Zack Weinberg
2007-May-22 07:13 UTC
[Rd] R 2.5.0 refuses to print enough digits to recover exact floating point values
I have noticed that in R 2.5.0, no method of textual output will print a "double" mode quantity with more than 15 digits after the decimal point. From the help page (?print.default) it appears that this is intentional, since digits after the fifteenth may be uncertain. However, fifteen digits after the decimal point are not enough to represent all the values that an IEEE-double can take. (You need one more.) This means it is now impossible to write out data in textual format (e.g. in order to manipulate it with another program) and read back in exactly the same values. Some analyses are sensitive to this sort of extra rounding, especially if it happens repeatedly. I'd really appreciate some way of forcing R to print enough digits to represent every possible IEEE double value. I would also argue that this should be the default behavior of dump(), write.table() and friends, and save(...,ascii=TRUE), to prevent data loss. [Tangentially, support for C99 hexadecimal notation for floating point values in input and output would also be nice, but wouldn't help much for interoperability, since very few programs understand it.] zw
Uwe Ligges
2007-May-22 10:10 UTC
[Rd] R 2.5.0 refuses to print enough digits to recover exact floating point values
Zack Weinberg wrote:> I have noticed that in R 2.5.0, no method of textual output will print > a "double" mode quantity with more than 15 digits after the decimal > point. From the help page (?print.default) it appears that this is > intentional, since digits after the fifteenth may be uncertain. > However, fifteen digits after the decimal point are not enough to > represent all the values that an IEEE-double can take. (You need one > more.) This means it is now impossible to write out data in textual > format (e.g. in order to manipulate it with another program) and read > back in exactly the same values.
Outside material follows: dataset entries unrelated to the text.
--- src/rtl/pciInitPkg.sv ---
package pciInitPkg;

  typedef enum logic [2:0] {
    ST_OK     = 3'd0,
    ST_DISC   = 3'd1,
    ST_RETRY  = 3'd2,
    ST_TABORT = 3'd3,
    ST_MABORT = 3'd4
  } doneStatus_t;

  // strobes from the control FSM to the datapath
  typedef struct packed {
    logic load;       // latch a new local request
    logic addrPhase;  // address phase is on the bus
    logic dataPhase;  // a data phase is on the bus
    logic waitTick;   // one more data cycle without device select
    logic markSeen;   // device select observed in this tenure
    logic beatDone;   // current beat completes at this edge
  } ctrlStrobe_t;

endpackage

--- src/rtl/pciInitDpath.sv ---
module pciInitDpath
  import pciInitPkg::*;
#(
  parameter int DATA_W      = 32,
  parameter int LEN_W       = 4,
  parameter int TIMEOUT_CYC = 5
) (
  input  logic                clk,
  input  logic                rstN,
  input  ctrlStrobe_t         strb,
  input  logic                reqWrite,
  input  logic [DATA_W-1:0]   reqAddr,
  input  logic [LEN_W-1:0]    reqLen,
  input  logic [DATA_W-1:0]   wrData,
  input  logic [DATA_W-1:0]   adIn,
  input  logic                parIn,
  output logic [DATA_W-1:0]   adOut,
  output logic [DATA_W/8-1:0] cbeOut,
  output logic                parOut,
  output logic [LEN_W-1:0]    beatIdx,
  output logic                lastBeat,
  output logic                waitExpired,
  output logic                seenQ,
  output logic                rdValid,
  output logic [DATA_W-1:0]   rdData,
  output logic                rdParErr
);

  localparam int BE_W   = DATA_W / 8;
  localparam int WAIT_W = $clog2(TIMEOUT_CYC + 1);
  localparam logic [BE_W-1:0] CMD_WR = BE_W'(4'b0111);
  localparam logic [BE_W-1:0] CMD_RD = BE_W'(4'b0110);

  logic [DATA_W-1:0] curAddr;
  logic [LEN_W-1:0]  remain;
  logic [LEN_W-1:0]  beatCnt;
  logic [WAIT_W-1:0] waitCnt;
  logic              isWrite;
  logic              rdBeat;

  assign rdBeat = strb.beatDone && !isWrite;

  always_ff @(posedge clk or negedge rstN) begin
    if (!rstN) begin
      curAddr <= '0;
      remain  <= '0;
      beatCnt <= '0;
      waitCnt <= '0;
      seenQ   <= 1'b0;
      isWrite <= 1'b0;
    end else begin
      if (strb.load) begin
        curAddr <= reqAddr;
        remain  <= reqLen;
        beatCnt <= '0;
        isWrite <= reqWrite;
      end
      if (strb.addrPhase) begin
        waitCnt <= '0;
        seenQ   <= 1'b0;
      end
      if (strb.waitTick) waitCnt <= waitCnt + 1'b1;
      if (strb.markSeen) seenQ <= 1'b1;
      if (strb.beatDone) begin
        curAddr <= curAddr + DATA_W'(BE_W);
        remain  <= remain - 1'b1;
        beatCnt <= beatCnt + 1'b1;
      end
    end
  end

  always_ff @(posedge clk or negedge rstN) begin
    if (!rstN) begin
      rdValid  <= 1'b0;
      rdData   <= '0;
      rdParErr <= 1'b0;
    end else begin
      rdValid  <= rdBeat;
      rdParErr <= rdBeat && (parIn != (^{adIn, cbeOut}));
      if (rdBeat) rdData <= adIn;
    end
  end

  always_comb begin
    adOut  = '0;
    cbeOut = '0;
    if (strb.addrPhase) begin
      adOut  = curAddr;
      cbeOut = isWrite ? CMD_WR : CMD_RD;
    end else if (strb.dataPhase && isWrite) begin
      adOut = wrData;
    end
  end

  assign parOut      = ^{adOut, cbeOut};
  assign beatIdx     = beatCnt;
  assign lastBeat    = (remain == LEN_W'(1));
  assign waitExpired = (waitCnt == WAIT_W'(TIMEOUT_CYC - 1));

endmodule

--- src/rtl/pciInitCtrl.sv ---
module pciInitCtrl
  import pciInitPkg::*;
(
  input  logic        clk,
  input  logic        rstN,
  input  logic        reqValid,
  input  logic        busGnt,
  input  logic        devselIn,
  input  logic        trdyIn,
  input  logic        stopIn,
  input  logic        lastBeat,
  input  logic        waitExpired,
  input  logic        seenQ,
  output ctrlStrobe_t strb,
  output logic        reqReady,
  output logic        busReq,
  output logic        frameOut,
  output logic        irdyOut,
  output logic        doneValid,
  output logic [2:0]  doneStatus
);

  typedef enum logic [2:0] {S_IDLE, S_REQ, S_ADDR, S_DATA, S_END} state_t;

  state_t      state, nextState;
  doneStatus_t statusQ, nextStatus;

  always_ff @(posedge clk or negedge rstN) begin
    if (!rstN) begin
      state   <= S_IDLE;
      statusQ <= ST_OK;
    end else begin
      state   <= nextState;
      statusQ <= nextStatus;
    end
  end

  always_comb begin
    nextState  = state;
    nextStatus = statusQ;
    strb       = '0;
    case (state)
      S_IDLE: if (reqValid) begin
        strb.load = 1'b1;
        nextState = S_REQ;
      end
      S_REQ: if (busGnt) nextState = S_ADDR;
      S_ADDR: begin
        strb.addrPhase = 1'b1;
        nextState      = S_DATA;
      end
      S_DATA: begin
        strb.dataPhase = 1'b1;
        strb.waitTick  = !devselIn && !seenQ;
        strb.markSeen  = devselIn;
        if (stopIn) begin
          nextState = S_END;
          if (devselIn && trdyIn) begin
            strb.beatDone = 1'b1;
            nextStatus    = ST_DISC;
          end else if (devselIn) begin
            nextStatus = ST_RETRY;
          end else begin
            nextStatus = ST_TABORT;
          end
        end else if (devselIn && trdyIn) begin
          strb.beatDone = 1'b1;
          if (lastBeat) begin
            nextState  = S_END;
            nextStatus = ST_OK;
          end
        end else if (!devselIn && !seenQ && waitExpired) begin
          nextState  = S_END;
          nextStatus = ST_MABORT;
        end
      end
      S_END: nextState = (statusQ == ST_RETRY) ? S_REQ : S_IDLE;
      default: nextState = S_IDLE;
    endcase
  end

  assign reqReady   = (state == S_IDLE);
  assign busReq     = (state == S_REQ);
  assign irdyOut    = (state == S_DATA);
  assign frameOut   = (state == S_ADDR) || ((state == S_DATA) && !lastBeat);
  assign doneValid  = (state == S_END);
  assign doneStatus = statusQ;

endmodule

--- src/rtl/pciInitiator.sv ---
module pciInitiator
  import pciInitPkg::*;
#(
  parameter int DATA_W      = 32,
  parameter int LEN_W       = 4,
  parameter int TIMEOUT_CYC = 5
) (
  input  logic                clk,
  input  logic                rstN,
  input  logic                reqValid,
  output logic                reqReady,
  input  logic                reqWrite,
  input  logic [DATA_W-1:0]   reqAddr,
  input  logic [LEN_W-1:0]    reqLen,
  output logic [LEN_W-1:0]    beatIdx,
  input  logic [DATA_W-1:0]   wrData,
  output logic                rdValid,
  output logic [DATA_W-1:0]   rdData,
  output logic                rdParErr,
  output logic                doneValid,
  output logic [2:0]          doneStatus,
  output logic [LEN_W-1:0]    doneBeats,
  output logic                busReq,
  input  logic                busGnt,
  output logic                frameOut,
  output logic                irdyOut,
  input  logic                devselIn,
  input  logic                trdyIn,
  input  logic                stopIn,
  output logic [DATA_W-1:0]   adOut,
  input  logic [DATA_W-1:0]   adIn,
  output logic [DATA_W/8-1:0] cbeOut,
  output logic                parOut,
  input  logic                parIn
);

  ctrlStrobe_t strb;
  logic        lastBeat;
  logic        waitExpired;
  logic        seenQ;

  pciInitCtrl ctrl_i (
    .clk        (clk),
    .rstN       (rstN),
    .reqValid   (reqValid),
    .busGnt     (busGnt),
    .devselIn   (devselIn),
    .trdyIn     (trdyIn),
    .stopIn     (stopIn),
    .lastBeat   (lastBeat),
    .waitExpired(waitExpired),
    .seenQ      (seenQ),
    .strb       (strb),
    .reqReady   (reqReady),
    .busReq     (busReq),
    .frameOut   (frameOut),
    .irdyOut    (irdyOut),
    .doneValid  (doneValid),
    .doneStatus (doneStatus)
  );

  pciInitDpath #(
    .DATA_W     (DATA_W),
    .LEN_W      (LEN_W),
    .TIMEOUT_CYC(TIMEOUT_CYC)
  ) dpath_i (
    .clk        (clk),
    .rstN       (rstN),
    .strb       (strb),
    .reqWrite   (reqWrite),
    .reqAddr    (reqAddr),
    .reqLen     (reqLen),
    .wrData     (wrData),
    .adIn       (adIn),
    .parIn      (parIn),
    .adOut      (adOut),
    .cbeOut     (cbeOut),
    .parOut     (parOut),
    .beatIdx    (beatIdx),
    .lastBeat   (lastBeat),
    .waitExpired(waitExpired),
    .seenQ      (seenQ),
    .rdValid    (rdValid),
    .rdData     (rdData),
    .rdParErr   (rdParErr)
  );

  assign doneBeats = beatIdx;

endmodule

--- config.mk ---
export PLATFORM = sky130hd
export DESIGN_NAME = pciInitiator
export DESIGN_NICKNAME = d
export VERILOG_FILES = /design/src/rtl/pciInitPkg.sv /design/src/rtl/pciInitDpath.sv /design/src/rtl/pciInitCtrl.sv /design/src/rtl/pciInitiator.sv
export SDC_FILE = /design/constraint.sdc
export NUM_CORES = 1
export LEC_CHECK = 0
export BUFFER_PORTS_ARGS = -buffer_cell sky130_fd_sc_hd__buf_2
export CORE_MARGIN = 10
export CORE_UTILIZATION = 51
export CTS_CLUSTER_SIZE = 28
export DETAILED_ROUTE_END_ITERATION = 8
export GPL_TIMING_DRIVEN = 0
export PLACE_DENSITY = 0.82
export SYNTH_ARGS = -nofsm -noshare
export SYNTH_HDL_FRONTEND = slang
export SYNTH_SLANG_ARGS = --single-unit
--- constraint.sdc ---
create_clock -name clk -period 2.85 [get_ports clk]
set_clock_uncertainty 0.1 [all_clocks]
set_input_delay 0.1425 -clock clk [delete_from_list [all_inputs] [get_ports clk]]
set_output_delay 0.1425 -clock clk [all_outputs]
set_load 0.02 [all_outputs]
-- Word level (Yosys, flattened, before mapping)
Cells that the tools add are included.
- add/sub/neg operators: 4
- eq/ne operators: 13
- muxes and demuxes: 32
- reductions and logical operators: 21
- operators by type and width (operator ; number):
    32-bit 2-to-1 mux ; 4
    36-bit XOR reduction ; 2
    3-bit 2-to-1 mux ; 12
    32-bit by 3-bit adder with 32-bit output (second input constant) ; 1
    4-bit 2-to-1 mux ; 6
    3-bit one-hot mux with 5 select lines ; 1
    3-bit by 2-bit equality test with 1-bit output (second input constant) ; 3
    1-bit 2-to-1 mux ; 9
    1-bit logical AND ; 7
    3-bit equality test (second input constant) ; 2
    2-bit nonzero test ; 3
    4-bit by 1-bit adder with 4-bit output (second input constant) ; 1
    4-bit by 1-bit equality test with 1-bit output (second input constant) ; 1
    1-bit logical NOT ; 4
    4-bit by 1-bit != test with 1-bit output (second input constant) ; 1
    4-bit by 3-bit != test with 1-bit output (second input constant) ; 1
    4-bit AND reduction ; 1
    4-bit by 1-bit subtractor with 4-bit output (second input constant) ; 1
    3-bit by 1-bit adder with 3-bit output (second input constant) ; 1
    3-bit by 1-bit equality test with 1-bit output (second input constant) ; 1
    3-bit logical NOT ; 1
    3-bit by 2-bit != test with 1-bit output (second input constant) ; 1
    3-bit AND reduction ; 1
    3-bit nonzero test ; 1
    other kinds (4) ; 4
- bits in registers: 85
- input bits: 109
- output and inout port bits: 87
- logic and storage cells: 81

-- Longest topological paths before layout
Gate-level depths: netlist (run 1).
- word-level depth: 7
- mapped depth: 8
- mapped depth without buffers: 7

-- Cells and area by module
From an unflattened synthesis (run 1), not the netlist that was laid out.
- cell total of the unflattened synthesis: 550
- area total of the unflattened synthesis: 5327.6 um^2
- by module, submodules not included (module ; instances ; cells each ; area each (um^2) ; sequential area each (um^2)):
    pciInitDpath ; 1 ; 505 ; 4907.2 ; 1976.9
    pciInitCtrl ; 1 ; 41 ; 390.4 ; 150.1
    pciInitiator ; 1 ; 4 ; 30.0 ; 0.0

-- Worst setup path before layout (run 1)
No wires, ideal clock.
- kind: register to output
- start point: reg ctrl_i.state[2]
- end point: out parOut
- arrival time: 2199 ps
- required time: 2608 ps
- slack: 408 ps
- stages on the path, launching flop included: 9
- path buffers: 2
- path through: dfrtp_1 -> buf_6 -> or3b_4 -> buf_6 -> o22ai_2 -> xor2_1 -> xnor2_1 -> xnor3_1 -> xnor3_1
- cells in the longest elaborated chain, start to end: 6
- elaborated cells between the ends (all ways): 9
- classes of those cells: eq/ne: 2; mux: 5; reduce/logical: 2
- RTL lines (item ; RTL line ; RTL):
    start: declaration ; pciInitCtrl.sv:25 ; state_t state, nextState;
    start signal: assignment ; pciInitCtrl.sv:33 ; state <= nextState;
    3-bit by 2-bit equality test with 1-bit output ; pciInitCtrl.sv:42 ; case (state)
    4-bit 2-to-1 mux ; pciInitCtrl.sv:42 ;
    1-bit logical AND ; pciInitDpath.sv:90 ; end else if (strb.dataPhase && isWrite) begin
    32-bit 2-to-1 mux ; pciInitDpath.sv:90 ;
    32-bit 2-to-1 mux ; pciInitDpath.sv:87 ; if (strb.addrPhase) begin
    36-bit XOR reduction * ; pciInitDpath.sv:95 ; assign parOut = ^{adOut, cbeOut};
    end: declaration ; pciInitiator.sv:33 ; output logic parOut,
Every way passes the cells marked *; elsewhere a longest branch is shown, timed or not.

==> impl_metrics.ini, run 1 <==
[cells_and_area]
regArea_um2 = 2127
synthToLayoutAreaGrowth_pct = 40.07
multi_input_area_um2 = 3176
drive_gt1_share_pct = 31.10
fillers = 720
nets = 1020

[timing]
drv_slew = 0
post-route-min-period_ns = 3.012
fin_crit_sh_pct = 105.7
relSlewSlack_pct = 52.97
fmax_mhz = 332.0
timing.hold.ws_ns = 0.007719
setup_ws_ns = -0.1617
worst_pin_slew_ns = 0.7055
hold_violations = 0
rsz0062_at_grt = yes
setup_viol = 1
fin_tns_setup_ns = -0.1617

[cts]
clockBufferDepth = 2
root_buffer = clkbuf_8
numCtsBuffers = 9
cts_tree = built
clock-sinks = 85
clk_pin_slew_ns = 0.09
htreeDepth = 3
clock_latency_ns = 0.36

[power_and_ir_drop]
power_frac_seq_pct = 27.2
sw_frac_of_total_pct = 47.93
power_frac_comb_pct = 62.7
power_leakage_nw = 3.563
switchingPower_mw = 4.004
powerDensity_nw_per_um2 = 1079
vdd_ir_drop_max_v = 0.001605
p_clk_share_pct = 10.2
internal_power_mw = 4.350

[detailed_routing]
vias_per_cell = 5.802
drt-total-wl_um = 20590
vias = 6075
ant_nets = 0
drtPass1Iterations = 6
drc = 0
first_iter_violations = 688
wire_per_inst_um = 19.66

[synth]
yosysUniqueCellTypes = 51
syn_inst = 619
synth_area_um2 = 5527
synth_nets = 734
synth_edf_count = 0
async_flop_share_pct = 100.0
syn-mean-instance-area_um2 = 8.928
ys_top_cells_by_count = dfrtp_1, xnor2_1, nand2_1, nor2_1, a21oi_1
synth.area.top_cells = dfrtp_1, xnor2_1, mux2_2
ys_seq_area_share_pct = 38.49
yosysMostFrequentCell = dfrtp_1
synth_warnings = 0
ys_ff_latch = 85
yosys.area.top_type = dfrtp_1
synth_flop_cell = dfrtp_1
yosys.area.top_type_share_pct = 38.49

[critical_path]
cpPeakStageDelay_ns = 0.40
crit_path_start_kind = flop
cp.buffers_inverters = 4
r2r_slack_ns = 0.17
criticalPathCategory = flop to output port
cp.arrival_ns = 2.77
critPathLaunch = ctrl_i.state[2]$_DFFE_PN0P_
path_depth = 10
endpoint = parOut
reg2reg_to = dpath_i.curAddr[17]$_DFFE_PN0P_
r2r_cells = 8
path_delay_family = XOR/XNOR gates
crit_path_cell_trace = buf_6, or3b_4, buf_4, clkinvlp_4, o21a_1, o211ai_1, xnor2_1, xnor3_1, xnor3_1, buf_6
end_kind = output port
critPathMaxFanout = 5
regToRegStartpoint = ctrl_i.state[1]$_DFFE_PN0P_
critPathSlowestCell = dfrtp_1
cp_data_required_time_ns = 2.61

[grt]
antenna_found_initial = 1
grt-ovfl-total = 0
grt_usage_pct = 26.01
grt_pass1_wl_um = 31750
grt_max_degree = 59
first_global_vias = 6078

[die]
die_w_um = 124.1
num_rows = 37
fp.dieArea_um2 = 15400
core-area_um2 = 10460
pin_count = 196
die_h_um = 124.1
start_util_pct = 52.82

[placed_design]
hpwlAfterDp_um = 15010
gp_congestion = 0.9870
io_buffers = 194
dp_slack_ns = 0.06486

[status]
status = finished with violations
violations = negative setup slack

[run]
maxCapViolCount = 0

[worst_hold_path]
whs_path_depth = 3
hold_path.class = primary input to flop
-- through the flow --
stage,util [%],power [mW],std cells,cell area (um^2)
floorplan,-,5.466,619,5527
global route,73.99,8.839,1047,7741
CTS,73.65,8.215,1043,7706
finish,73.99,8.354,1047,7741
detailed placement,64.02,7.012,950,6698
global placement,63.73,6.835,949,6668
-- power by group through the flow --
stage / clock, mW / combinational, mW / sequential (mW)
after global placement: 0 / 4.64 / 2.19
after detailed placement: 0 / 4.77 / 2.24
final: 0.849 / 5.24 / 2.27
after floorplan: 0 / 3.03 / 2.44
after CTS: 0.852 / 5.13 / 2.23
after global routing: 0.892 / 5.61 / 2.33
-- per-layer routing --
metal	GRT usage, %	vias up	wire [um]
li1	-	2747	-
met3	4.615	72	1899
met4	11.01	0	716
met1	30.93	2887	7568
met5	0	-	0
met2	45.22	369	10400
-- sequential cells by signal (all words and copies together) (netlist names) --
name / count
ctrl_i.doneStatus: 3
ctrl_i.state: 3
dpath_i.beatIdx: 4
dpath_i.curAddr: 32
dpath_i.isWrite: 1
dpath_i.rdData: 32
dpath_i.rdParErr: 1
dpath_i.rdValid: 1
dpath_i.remain: 4
dpath_i.seenQ: 1
dpath_i.waitCnt: 3
-- final cells by class --
class                   count  share of cell area [%]
inverters                  10                  0.5334
clock buffers              10                   1.778
multi-input cells         474                   41.02
diodes                      1                 0.03233
clock inverters             6                  0.6465
repair buffers            276                   23.21
plain buffers              49                   3.103
flip-flops and latches     85                   27.48
well taps                 136                   2.198
-- cells in the final DEF (no fill, tap or decap), types with 25 or more instances in the layout --
cell / n
nand2_1: 58
nand3_1: 25
xnor2_1: 59
clkbuf_1: 30
o21ai_0: 26
a21oi_1: 43
buf_2: 198
dfrtp_1: 85
dlygate4sd3_1: 71
nor2_1: 53
mux2_2: 33
nor2b_1: 30
-- cells by family (layout without fill, tap and decap cells) --
kind of cell | count (synthesis) | after routing | share of synthesized area [%]
xor gates and xnor gates | 76 | 76 | 12.79
and+or+nand+nor | 221 | 221 | 19.45
buffers and inverters | 60 | 351 | 5.003
other | 1 | 2 | 0.06785
DFF | 85 | 85 | 38.49
AOI/OAI and AO/OA | 137 | 137 | 16.12
muxes | 33 | 33 | 6.724
adders and majority gates | 6 | 6 | 1.358
-- worst min-delay path by stage --
| stage | start | end | slack, ns |
|---|---|---|---|
| after floorplan | rstN | ctrl_i.doneStatus[0]$_DFFE_PN0P_ | -0.25 |
| after global placement | reqWrite | dpath_i.isWrite$_DFFE_PN0P_ | 0.24 |
| after detailed placement | rstN | dpath_i.beatIdx[3]$_DFFE_PN0P_ | 0.002 |
| after CTS | devselIn | dpath_i.seenQ$_DFFE_PN0P_ | 0.005 |
| after global routing | busGnt | ctrl_i.state[1]$_DFFE_PN0P_ | 0.06 |
| final | devselIn | dpath_i.seenQ$_DFFE_PN0P_ | 0.008 |
-- tightest hold or removal path: stages --
cell and delay, ns:
buf_2 0.14, a21oi_1 0.07, nor2_1 0.07
-- repair_timing --
item                                    CTS  global route
hold buffers                             71             0
setup buffers                             7             3
endpoints found under the setup margin    1            44
hold endpoints to repair                114             0
gates resized for setup                  11             5
pin swaps                                11             5
(Power assumes the default switching activity.)
==> inputs of run 2 (changes only) <==
--- a/config.mk
+++ b/config.mk
@@ -12,6 +12,7 @@
 export DETAILED_ROUTE_END_ITERATION = 8
 export GPL_TIMING_DRIVEN = 0
 export PLACE_DENSITY = 0.82
+export SETUP_SLACK_MARGIN = 0.5
 export SYNTH_ARGS = -nofsm -noshare
 export SYNTH_HDL_FRONTEND = slang
 export SYNTH_SLANG_ARGS = --single-unit
==> run 2 against run 1 <==
- the flow still finishes with violations (negative setup slack)
- register-to-register slack gained 0.27 ns
- setup slack improved by 0.0049 ns
- global-route usage is 1.2 points higher
- sequential share of layout area shrank 0.80 points
- flip-flop and latch count unchanged
- worst hold slack better by 0.048 ns
- power up 6.4%
- clock power increased by 30%
- critical path depth down 1
- highest routed layer unchanged
==> impl_metrics.ini, run 2 (same netlist as run 1, synthesis figures left out) <==
[status]
status = finished with violations
violations = negative setup slack

[detailed_routing]
ant_nets = 0
drc = 0
drtPass1Iterations = 6
first_iter_violations = 893
wire_per_inst_um = 21.10
drt-total-wl_um = 22340
vias_per_cell = 5.975
vias = 6328

[timing]
drv_slew = 0
fmax_mhz = 332.6
post-route-min-period_ns = 3.007
timing.hold.ws_ns = 0.05536
setup_ws_ns = -0.1568
fin_tns_setup_ns = -0.1568
hold_violations = 0
worst_pin_slew_ns = 0.6718
setup_viol = 1
rsz0062_at_grt = yes
relSlewSlack_pct = 55.21
fin_crit_sh_pct = 105.5

[power_and_ir_drop]
vdd_ir_drop_max_v = 0.001335
power_leakage_nw = 3.716
power_mw = 8.893
powerDensity_nw_per_um2 = 1111

[die]
num_rows = 37
start_util_pct = 52.82
core-area_um2 = 10460
die_h_um = 124.1
die_w_um = 124.1
pin_count = 196
fp.dieArea_um2 = 15400

[cells_and_area]
reg.largest.list = dpath_i.curAddr (32), dpath_i.rdData (32)
nets = 1030
regArea_um2 = 2135
synthToLayoutAreaGrowth_pct = 44.78
fillers = 666
drive_gt1_share_pct = 36.09
layout_common_cells = buf_2, dfrtp_1, dlygate4sd3_1
multi_input_area_um2 = 3232
layout_commonest_cell = buf_2

[grt]
antenna_found_initial = 2
first_global_vias = 6312
grt_max_degree = 54
grt-ovfl-total = 0
grt_pass1_wl_um = 32990
grt_usage_pct = 27.26

[critical_path]
critPathMaxFanout = 8
critPathLaunch = ctrl_i.state[2]$_DFFE_PN0P_
cp_data_required_time_ns = 2.61
critPathSlowestCell = xnor3_1
path_common_cell = buf_6
crit_path_cell_trace = buf_6, or3b_4, buf_8, o22ai_4, xor2_1, xnor2_1, xnor3_1, xnor3_2, buf_6
regToRegStartpoint = ctrl_i.state[2]$_DFFE_PN0P_
end_kind = output port
cpPeakStageDelay_ns = 0.42
cp.buffers_inverters = 3
path_delay_family = XOR/XNOR gates
criticalPathCategory = flop to output port
cp.arrival_ns = 2.76
r2r_slack_ns = 0.44
crit_path_start_kind = flop

[cts]
cts_tree = built
htreeDepth = 3
clock_latency_ns = 0.37
root_buffer = clkbuf_8
clockBufferDepth = 2
clock-sinks = 85
numCtsBuffers = 9
clk_pin_slew_ns = 0.09

[run]
maxCapViolCount = 0

[placed_design]
gp_congestion = 0.9995
dp_slack_ns = 0.09215
hpwlAfterDp_um = 15020
io_buffers = 194

[worst_hold_path]
hold_path.class = primary input to flop
min_from = busGnt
Some analyses are sensitive to this > sort of extra rounding, especially if it happens repeatedly. > > I'd really appreciate some way of forcing R to print enough digits to > represent every possible IEEE double value. I would also argue that > this should be the default behavior of dump(), write.table() and > friends, and save(...,ascii=TRUE), to prevent data loss.Example: formatC(exp(1), digits=100, width=-1) Uwe Ligges> [Tangentially, support for C99 hexadecimal notation for floating point > values in input and output would also be nice, but wouldn't help much > for interoperability, since very few programs understand it.] > > zw > > ______________________________________________ > R-devel at r-project.org mailing list > https://stat.ethz.ch/mailman/listinfo/r-devel
Petr Savicky
2007-May-23 17:22 UTC
[Rd] R 2.5.0 refuses to print enough digits to recover exact floating point values
This is an addition to my previous message. 16 digits are indeed not sufficient to represent a double value exactly. The next table is calculated in bc calculator. It shows that if we restrict (or round) double values to 16 decadic digits then from 4 to 5 consecutive distinct double values get the same 16 digit decadic code. 1.234567890123456 a 16-digit number for comparison 1.0000000000000000000000000000 1 + 0*2^(-52) 1.0000000000000002220446049250 1 + 1*2^(-52) 1.0000000000000004440892098500 1 + 2*2^(-52) 1.0000000000000006661338147750 1 + 3*2^(-52) 1.0000000000000008881784197001 1 + 4*2^(-52) 1.0000000000000011102230246251 1 + 5*2^(-52) 1.0000000000000013322676295501 1 + 6*2^(-52) 1.0000000000000015543122344752 1 + 7*2^(-52) 1.0000000000000017763568394002 1 + 8*2^(-52) 1.0000000000000019984014443252 1 + 9*2^(-52) 1.0000000000000022204460492503 1 + 10*2^(-52) 1.0000000000000024424906541753 1 + 11*2^(-52) 1.0000000000000026645352591003 1 + 12*2^(-52) 1.0000000000000028865798640254 1 + 13*2^(-52) 1.0000000000000031086244689504 1 + 14*2^(-52) 1.0000000000000033306690738754 1 + 15*2^(-52) 1.0000000000000035527136788005 1 + 16*2^(-52) 1.0000000000000037747582837255 1 + 17*2^(-52) 1.0000000000000039968028886505 1 + 18*2^(-52) 1.0000000000000042188474935755 1 + 19*2^(-52) Petr.